** Opening Data to use block **

## src/rtl/pipelined_add_sub.sv

```systemverilog
// pipelined_add_sub: elastic add/sub split into STAGES carry-chained chunks,
// one register stage per chunk, with valid/ready flow control and flush.
module pipelined_add_sub #(
    parameter int BITWIDTH = 64,
    parameter int STAGES   = 4
) (
    input  logic                clk,
    input  logic                rstN,
    input  logic                flush,
    input  logic                inValid,
    output logic                inReady,
    input  logic [BITWIDTH-1:0] in1,
    input  logic [BITWIDTH-1:0] in2,
    input  logic                cIn,
    input  logic                sub,
    output logic                outValid,
    input  logic                outReady,
    output logic [BITWIDTH-1:0] sum,
    output logic                cOut,
    output logic                overflow,
    output logic                zero
);

    localparam int CHUNK = BITWIDTH / STAGES;

    generate
        if (STAGES < 1 || (BITWIDTH % STAGES) != 0) begin : g_bad_cfg
            $error("BITWIDTH must be divisible by STAGES (STAGES >= 1)");
        end
    endgenerate

    logic [STAGES-1:0][BITWIDTH-1:0] a_q, b_q, s_q;
    logic [STAGES-1:0][BITWIDTH-1:0] a_d, b_d, s_d;
    logic [STAGES-1:0]               c_q, z_q, v_q;
    logic [STAGES-1:0]               c_d, z_d, v_d;
    logic [STAGES-1:0]               ci, zi, ld;
    logic [CHUNK:0]                  part;
    logic                            ov_q, ov_d;
    logic                            ready_en;
    logic                            unused_skew;

    // A stage loads when it or any stage downstream of it can move.
    always_comb begin
        logic acc;
        acc = outReady;
        for (int k = STAGES - 1; k >= 0; k--) begin
            acc   = acc || !v_q[k];
            ld[k] = acc;
        end
    end

    assign inReady = ready_en && ld[0];

    always_comb begin
        a_d[0] = in1;
        b_d[0] = sub ? ~in2 : in2;
        s_d[0] = '0;
        ci[0]  = sub | cIn;
        zi[0]  = 1'b1;
        v_d[0] = inValid && inReady;
        for (int k = 1; k < STAGES; k++) begin
            a_d[k] = a_q[k-1];
            b_d[k] = b_q[k-1];
            s_d[k] = s_q[k-1];
            ci[k]  = c_q[k-1];
            zi[k]  = z_q[k-1];
            v_d[k] = v_q[k-1];
        end
        part = '0;
        for (int k = 0; k < STAGES; k++) begin
            part = {1'b0, a_d[k][k*CHUNK +: CHUNK]}
                 + {1'b0, b_d[k][k*CHUNK +: CHUNK]}
                 + (CHUNK+1)'(ci[k]);
            s_d[k][k*CHUNK +: CHUNK] = part[CHUNK-1:0];
            c_d[k] = part[CHUNK];
            z_d[k] = zi[k] && (part[CHUNK-1:0] == '0);
        end
        ov_d = (a_d[STAGES-1][BITWIDTH-1] == b_d[STAGES-1][BITWIDTH-1])
            && (s_d[STAGES-1][BITWIDTH-1] != a_d[STAGES-1][BITWIDTH-1]);
    end

    always_ff @(posedge clk or negedge rstN) begin
        if (!rstN) begin
            a_q      <= '0;
            b_q      <= '0;
            s_q      <= '0;
            c_q      <= '0;
            z_q      <= '0;
            v_q      <= '0;
            ov_q     <= 1'b0;
            ready_en <= 1'b0;
        end else begin
            ready_en <= 1'b1;
            for (int k = 0; k < STAGES; k++) begin
                if (ld[k]) begin
                    a_q[k] <= a_d[k];
                    b_q[k] <= b_d[k];
                    s_q[k] <= s_d[k];
                    c_q[k] <= c_d[k];
                    z_q[k] <= z_d[k];
                end
                if (flush)
                    v_q[k] <= 1'b0;
                else if (ld[k])
                    v_q[k] <= v_d[k];
            end
            if (ld[STAGES-1])
                ov_q <= ov_d;
        end
    end

    // Consumed low chunks of the skewed operands are dead bits.
    assign unused_skew = ^{a_q, b_q};

    assign sum      = s_q[STAGES-1];
    assign cOut     = c_q[STAGES-1];
    assign zero     = z_q[STAGES-1];
    assign overflow = ov_q;
    assign outValid = v_q[STAGES-1];

endmodule

```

** Closing Data to use block **

== The task ==
The answer must be every line of the data that contains the word "inValid".

== Response below ==
    input  logic                inValid,
        v_d[0] = inValid && inReady;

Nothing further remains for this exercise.